**About this exercise:** In the records below, find the line with "inv_1,570,570" and the line with "how the worst". Print both exactly, along with every line between them, and no other line.

**Records supplied:**
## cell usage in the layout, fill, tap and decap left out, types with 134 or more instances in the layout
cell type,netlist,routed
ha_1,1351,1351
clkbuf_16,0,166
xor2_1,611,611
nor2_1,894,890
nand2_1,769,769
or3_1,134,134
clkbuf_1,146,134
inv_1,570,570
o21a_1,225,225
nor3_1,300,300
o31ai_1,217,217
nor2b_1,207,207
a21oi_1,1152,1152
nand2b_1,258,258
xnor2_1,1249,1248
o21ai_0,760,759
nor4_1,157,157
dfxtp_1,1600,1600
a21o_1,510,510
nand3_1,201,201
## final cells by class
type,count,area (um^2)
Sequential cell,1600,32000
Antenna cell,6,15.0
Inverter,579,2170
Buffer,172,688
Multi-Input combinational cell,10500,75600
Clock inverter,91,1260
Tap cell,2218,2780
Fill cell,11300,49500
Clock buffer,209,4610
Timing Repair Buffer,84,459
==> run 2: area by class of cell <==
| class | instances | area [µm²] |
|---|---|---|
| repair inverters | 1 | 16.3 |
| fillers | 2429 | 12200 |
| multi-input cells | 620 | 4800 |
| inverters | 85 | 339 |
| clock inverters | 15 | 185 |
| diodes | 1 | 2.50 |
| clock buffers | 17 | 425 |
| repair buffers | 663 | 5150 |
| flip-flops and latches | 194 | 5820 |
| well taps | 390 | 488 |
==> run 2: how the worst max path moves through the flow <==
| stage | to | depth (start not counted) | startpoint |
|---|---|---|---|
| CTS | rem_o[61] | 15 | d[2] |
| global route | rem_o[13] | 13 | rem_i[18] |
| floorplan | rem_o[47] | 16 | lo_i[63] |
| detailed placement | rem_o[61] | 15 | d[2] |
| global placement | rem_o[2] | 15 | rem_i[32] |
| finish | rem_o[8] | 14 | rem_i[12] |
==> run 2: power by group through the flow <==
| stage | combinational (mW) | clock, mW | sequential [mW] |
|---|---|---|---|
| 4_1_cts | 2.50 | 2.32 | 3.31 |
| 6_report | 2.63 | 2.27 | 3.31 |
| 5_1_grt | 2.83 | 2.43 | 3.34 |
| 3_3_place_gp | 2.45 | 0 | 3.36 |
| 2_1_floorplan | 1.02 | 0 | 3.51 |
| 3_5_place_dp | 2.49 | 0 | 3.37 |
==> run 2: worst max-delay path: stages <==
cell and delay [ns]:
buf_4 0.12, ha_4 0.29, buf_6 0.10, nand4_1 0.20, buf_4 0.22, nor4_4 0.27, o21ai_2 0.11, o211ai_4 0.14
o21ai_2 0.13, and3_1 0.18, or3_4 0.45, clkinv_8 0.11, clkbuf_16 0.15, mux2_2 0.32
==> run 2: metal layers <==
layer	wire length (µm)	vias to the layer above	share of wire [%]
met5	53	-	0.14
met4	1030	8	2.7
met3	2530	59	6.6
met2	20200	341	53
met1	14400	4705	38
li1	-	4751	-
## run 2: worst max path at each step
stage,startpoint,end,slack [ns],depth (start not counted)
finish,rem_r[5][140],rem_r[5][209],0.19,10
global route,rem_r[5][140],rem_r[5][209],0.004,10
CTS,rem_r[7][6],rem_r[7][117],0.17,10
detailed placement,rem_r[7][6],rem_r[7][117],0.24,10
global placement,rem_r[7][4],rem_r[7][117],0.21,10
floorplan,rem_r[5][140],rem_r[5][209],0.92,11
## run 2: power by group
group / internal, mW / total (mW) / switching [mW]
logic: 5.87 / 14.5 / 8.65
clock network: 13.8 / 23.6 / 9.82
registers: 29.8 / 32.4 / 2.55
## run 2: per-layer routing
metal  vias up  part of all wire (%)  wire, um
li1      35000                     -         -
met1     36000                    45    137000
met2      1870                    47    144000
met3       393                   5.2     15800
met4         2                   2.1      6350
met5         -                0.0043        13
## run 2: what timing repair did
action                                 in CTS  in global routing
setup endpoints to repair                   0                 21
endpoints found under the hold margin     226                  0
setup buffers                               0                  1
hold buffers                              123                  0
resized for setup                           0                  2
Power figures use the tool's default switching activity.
==
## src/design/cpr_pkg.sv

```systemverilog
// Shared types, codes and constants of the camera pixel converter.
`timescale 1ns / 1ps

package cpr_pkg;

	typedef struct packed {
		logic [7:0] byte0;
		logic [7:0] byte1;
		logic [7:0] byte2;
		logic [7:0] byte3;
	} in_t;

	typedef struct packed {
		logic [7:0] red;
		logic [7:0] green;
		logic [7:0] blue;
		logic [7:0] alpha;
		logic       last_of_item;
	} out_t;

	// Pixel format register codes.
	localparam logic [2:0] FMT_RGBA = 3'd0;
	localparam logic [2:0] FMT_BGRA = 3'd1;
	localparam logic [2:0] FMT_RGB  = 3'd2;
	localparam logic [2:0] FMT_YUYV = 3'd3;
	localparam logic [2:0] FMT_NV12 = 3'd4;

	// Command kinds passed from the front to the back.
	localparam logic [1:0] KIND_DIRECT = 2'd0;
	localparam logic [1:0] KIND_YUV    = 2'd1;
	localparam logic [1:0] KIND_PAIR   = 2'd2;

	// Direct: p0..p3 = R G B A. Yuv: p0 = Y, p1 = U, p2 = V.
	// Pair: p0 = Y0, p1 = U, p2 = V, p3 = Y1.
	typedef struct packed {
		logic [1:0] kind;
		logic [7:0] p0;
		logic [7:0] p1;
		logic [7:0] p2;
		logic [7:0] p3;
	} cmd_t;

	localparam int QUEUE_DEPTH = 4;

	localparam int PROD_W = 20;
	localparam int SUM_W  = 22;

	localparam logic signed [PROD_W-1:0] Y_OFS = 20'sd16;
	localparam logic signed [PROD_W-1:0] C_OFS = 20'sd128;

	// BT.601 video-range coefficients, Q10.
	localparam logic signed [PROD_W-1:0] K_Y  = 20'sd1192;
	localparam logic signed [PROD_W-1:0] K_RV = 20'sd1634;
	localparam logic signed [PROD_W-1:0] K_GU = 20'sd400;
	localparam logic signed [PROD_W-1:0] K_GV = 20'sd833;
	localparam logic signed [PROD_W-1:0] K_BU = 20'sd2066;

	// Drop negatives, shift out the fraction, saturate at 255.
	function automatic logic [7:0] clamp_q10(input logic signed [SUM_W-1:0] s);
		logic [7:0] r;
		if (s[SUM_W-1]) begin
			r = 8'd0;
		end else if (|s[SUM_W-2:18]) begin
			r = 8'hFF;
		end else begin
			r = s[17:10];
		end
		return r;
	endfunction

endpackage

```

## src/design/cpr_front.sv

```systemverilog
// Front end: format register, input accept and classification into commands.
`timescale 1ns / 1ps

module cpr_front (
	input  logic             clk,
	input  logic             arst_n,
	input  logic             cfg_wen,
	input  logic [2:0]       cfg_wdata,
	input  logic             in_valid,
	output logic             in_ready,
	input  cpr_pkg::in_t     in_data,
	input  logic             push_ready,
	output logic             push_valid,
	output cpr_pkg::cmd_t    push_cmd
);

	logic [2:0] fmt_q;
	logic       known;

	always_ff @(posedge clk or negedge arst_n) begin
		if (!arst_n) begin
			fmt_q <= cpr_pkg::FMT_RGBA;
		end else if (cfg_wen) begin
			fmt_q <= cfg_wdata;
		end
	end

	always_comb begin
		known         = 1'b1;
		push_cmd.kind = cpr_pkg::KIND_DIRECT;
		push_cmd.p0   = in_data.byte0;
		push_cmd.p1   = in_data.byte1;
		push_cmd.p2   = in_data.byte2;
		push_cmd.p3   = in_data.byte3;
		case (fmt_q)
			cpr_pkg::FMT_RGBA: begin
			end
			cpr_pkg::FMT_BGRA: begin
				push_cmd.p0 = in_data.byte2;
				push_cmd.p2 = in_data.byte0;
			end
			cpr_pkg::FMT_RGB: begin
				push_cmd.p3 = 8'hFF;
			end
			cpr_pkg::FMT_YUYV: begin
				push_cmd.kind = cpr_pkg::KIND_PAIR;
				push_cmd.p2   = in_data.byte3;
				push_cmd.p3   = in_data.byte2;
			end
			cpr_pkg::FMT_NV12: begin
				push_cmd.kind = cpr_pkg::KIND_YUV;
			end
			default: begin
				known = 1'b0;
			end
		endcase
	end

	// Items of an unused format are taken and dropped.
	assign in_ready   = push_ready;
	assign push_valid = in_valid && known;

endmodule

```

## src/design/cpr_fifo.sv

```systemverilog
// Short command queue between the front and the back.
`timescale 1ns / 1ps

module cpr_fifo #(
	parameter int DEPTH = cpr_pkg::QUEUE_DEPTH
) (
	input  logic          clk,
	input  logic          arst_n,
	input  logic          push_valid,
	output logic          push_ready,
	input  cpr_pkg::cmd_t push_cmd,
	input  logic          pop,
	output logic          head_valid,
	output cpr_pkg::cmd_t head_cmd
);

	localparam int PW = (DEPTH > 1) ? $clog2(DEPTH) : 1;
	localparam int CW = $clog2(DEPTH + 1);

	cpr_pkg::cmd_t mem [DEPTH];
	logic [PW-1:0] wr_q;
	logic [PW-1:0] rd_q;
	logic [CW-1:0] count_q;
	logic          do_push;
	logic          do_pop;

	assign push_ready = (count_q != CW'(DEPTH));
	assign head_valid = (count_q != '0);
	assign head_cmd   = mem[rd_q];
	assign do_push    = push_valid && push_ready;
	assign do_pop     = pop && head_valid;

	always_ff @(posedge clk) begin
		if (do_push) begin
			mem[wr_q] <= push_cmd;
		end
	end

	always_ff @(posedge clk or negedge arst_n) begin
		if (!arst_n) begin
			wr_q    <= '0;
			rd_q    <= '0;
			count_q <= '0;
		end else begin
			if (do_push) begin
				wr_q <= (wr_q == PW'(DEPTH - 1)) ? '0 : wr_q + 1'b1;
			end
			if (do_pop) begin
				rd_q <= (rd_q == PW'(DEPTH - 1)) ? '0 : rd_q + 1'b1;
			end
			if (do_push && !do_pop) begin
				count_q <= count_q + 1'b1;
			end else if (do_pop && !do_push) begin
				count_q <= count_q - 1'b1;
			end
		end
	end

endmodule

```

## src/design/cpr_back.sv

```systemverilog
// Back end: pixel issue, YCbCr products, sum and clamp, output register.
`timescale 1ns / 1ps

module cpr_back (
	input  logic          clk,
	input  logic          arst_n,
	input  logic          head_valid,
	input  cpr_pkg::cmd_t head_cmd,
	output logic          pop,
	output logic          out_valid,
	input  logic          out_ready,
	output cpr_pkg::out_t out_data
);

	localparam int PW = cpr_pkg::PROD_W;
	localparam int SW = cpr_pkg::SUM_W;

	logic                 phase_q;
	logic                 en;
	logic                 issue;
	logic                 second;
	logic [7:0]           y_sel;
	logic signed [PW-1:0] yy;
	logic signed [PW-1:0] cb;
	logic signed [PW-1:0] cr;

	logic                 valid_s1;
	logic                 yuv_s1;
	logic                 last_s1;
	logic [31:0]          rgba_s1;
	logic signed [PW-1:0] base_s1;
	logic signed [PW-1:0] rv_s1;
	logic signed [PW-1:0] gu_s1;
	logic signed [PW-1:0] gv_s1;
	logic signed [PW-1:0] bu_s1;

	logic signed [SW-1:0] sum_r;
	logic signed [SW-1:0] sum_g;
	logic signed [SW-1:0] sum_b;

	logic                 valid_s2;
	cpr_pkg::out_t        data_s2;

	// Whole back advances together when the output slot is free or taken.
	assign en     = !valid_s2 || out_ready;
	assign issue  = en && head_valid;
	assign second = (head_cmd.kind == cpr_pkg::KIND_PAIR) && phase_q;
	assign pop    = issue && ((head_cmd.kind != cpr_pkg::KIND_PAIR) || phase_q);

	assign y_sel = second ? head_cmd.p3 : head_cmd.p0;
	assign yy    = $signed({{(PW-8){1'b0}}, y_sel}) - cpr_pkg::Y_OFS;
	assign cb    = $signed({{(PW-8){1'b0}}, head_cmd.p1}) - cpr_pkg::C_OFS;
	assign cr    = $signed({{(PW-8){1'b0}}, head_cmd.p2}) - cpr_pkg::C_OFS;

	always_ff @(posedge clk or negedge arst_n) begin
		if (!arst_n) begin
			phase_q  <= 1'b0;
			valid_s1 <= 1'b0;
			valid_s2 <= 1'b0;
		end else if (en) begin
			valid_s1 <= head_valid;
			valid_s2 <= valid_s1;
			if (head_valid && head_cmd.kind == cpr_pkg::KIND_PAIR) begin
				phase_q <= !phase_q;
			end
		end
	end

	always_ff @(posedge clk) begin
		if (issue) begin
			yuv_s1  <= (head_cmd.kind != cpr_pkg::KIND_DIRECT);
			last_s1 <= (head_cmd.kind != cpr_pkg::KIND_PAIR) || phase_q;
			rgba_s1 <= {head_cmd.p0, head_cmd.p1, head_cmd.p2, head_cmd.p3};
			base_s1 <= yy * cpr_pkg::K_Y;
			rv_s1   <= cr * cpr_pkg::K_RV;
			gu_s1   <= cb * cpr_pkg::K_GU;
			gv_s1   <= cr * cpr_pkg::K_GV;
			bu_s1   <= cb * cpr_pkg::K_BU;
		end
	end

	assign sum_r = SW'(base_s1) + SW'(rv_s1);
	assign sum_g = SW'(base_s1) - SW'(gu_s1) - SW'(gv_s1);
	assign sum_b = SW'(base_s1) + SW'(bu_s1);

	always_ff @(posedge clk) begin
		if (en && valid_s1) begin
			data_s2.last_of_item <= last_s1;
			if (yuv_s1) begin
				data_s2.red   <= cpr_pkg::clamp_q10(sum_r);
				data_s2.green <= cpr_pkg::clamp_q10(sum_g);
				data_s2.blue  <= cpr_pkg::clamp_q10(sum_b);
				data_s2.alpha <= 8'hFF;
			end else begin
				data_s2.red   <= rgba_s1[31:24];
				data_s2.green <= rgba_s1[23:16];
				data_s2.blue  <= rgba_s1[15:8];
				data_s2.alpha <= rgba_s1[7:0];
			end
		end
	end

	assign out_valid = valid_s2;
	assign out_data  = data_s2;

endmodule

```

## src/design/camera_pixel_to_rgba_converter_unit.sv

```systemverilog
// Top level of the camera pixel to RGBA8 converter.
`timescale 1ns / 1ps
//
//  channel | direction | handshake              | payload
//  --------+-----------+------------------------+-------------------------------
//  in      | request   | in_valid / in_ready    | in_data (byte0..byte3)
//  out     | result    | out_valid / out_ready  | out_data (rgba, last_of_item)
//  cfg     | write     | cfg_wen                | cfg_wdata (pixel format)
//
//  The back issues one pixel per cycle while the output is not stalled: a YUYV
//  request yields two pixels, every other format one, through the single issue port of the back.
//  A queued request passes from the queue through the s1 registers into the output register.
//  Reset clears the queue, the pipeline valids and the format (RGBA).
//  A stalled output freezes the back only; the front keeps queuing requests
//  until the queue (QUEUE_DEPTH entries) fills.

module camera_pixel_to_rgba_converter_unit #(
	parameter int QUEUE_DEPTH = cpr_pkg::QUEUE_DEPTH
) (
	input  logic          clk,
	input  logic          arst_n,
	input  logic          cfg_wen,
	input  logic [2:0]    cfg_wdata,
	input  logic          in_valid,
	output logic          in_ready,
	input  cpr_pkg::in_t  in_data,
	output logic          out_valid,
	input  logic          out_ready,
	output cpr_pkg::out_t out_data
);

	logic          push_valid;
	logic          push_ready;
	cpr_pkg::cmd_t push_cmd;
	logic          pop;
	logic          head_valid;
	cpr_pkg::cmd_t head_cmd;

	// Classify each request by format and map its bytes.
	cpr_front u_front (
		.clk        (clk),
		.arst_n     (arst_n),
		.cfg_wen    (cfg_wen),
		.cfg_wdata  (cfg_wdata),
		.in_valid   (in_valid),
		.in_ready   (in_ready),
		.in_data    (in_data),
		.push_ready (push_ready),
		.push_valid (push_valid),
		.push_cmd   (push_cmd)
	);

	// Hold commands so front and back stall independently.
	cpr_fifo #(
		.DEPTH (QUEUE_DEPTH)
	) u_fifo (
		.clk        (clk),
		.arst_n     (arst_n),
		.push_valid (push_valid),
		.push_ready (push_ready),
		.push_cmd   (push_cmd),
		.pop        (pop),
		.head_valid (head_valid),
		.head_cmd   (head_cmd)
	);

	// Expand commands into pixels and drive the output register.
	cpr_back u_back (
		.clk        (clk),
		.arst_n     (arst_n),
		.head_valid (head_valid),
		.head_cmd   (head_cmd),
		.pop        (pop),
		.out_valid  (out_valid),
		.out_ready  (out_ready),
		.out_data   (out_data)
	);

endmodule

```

**Expected answer:**
inv_1,570,570
o21a_1,225,225
nor3_1,300,300
o31ai_1,217,217
nor2b_1,207,207
a21oi_1,1152,1152
nand2b_1,258,258
xnor2_1,1249,1248
o21ai_0,760,759
nor4_1,157,157
dfxtp_1,1600,1600
a21o_1,510,510
nand3_1,201,201
## final cells by class
type,count,area (um^2)
Sequential cell,1600,32000
Antenna cell,6,15.0
Inverter,579,2170
Buffer,172,688
Multi-Input combinational cell,10500,75600
Clock inverter,91,1260
Tap cell,2218,2780
Fill cell,11300,49500
Clock buffer,209,4610
Timing Repair Buffer,84,459
==> run 2: area by class of cell <==
| class | instances | area [µm²] |
|---|---|---|
| repair inverters | 1 | 16.3 |
| fillers | 2429 | 12200 |
| multi-input cells | 620 | 4800 |
| inverters | 85 | 339 |
| clock inverters | 15 | 185 |
| diodes | 1 | 2.50 |
| clock buffers | 17 | 425 |
| repair buffers | 663 | 5150 |
| flip-flops and latches | 194 | 5820 |
| well taps | 390 | 488 |
==> run 2: how the worst max path moves through the flow <==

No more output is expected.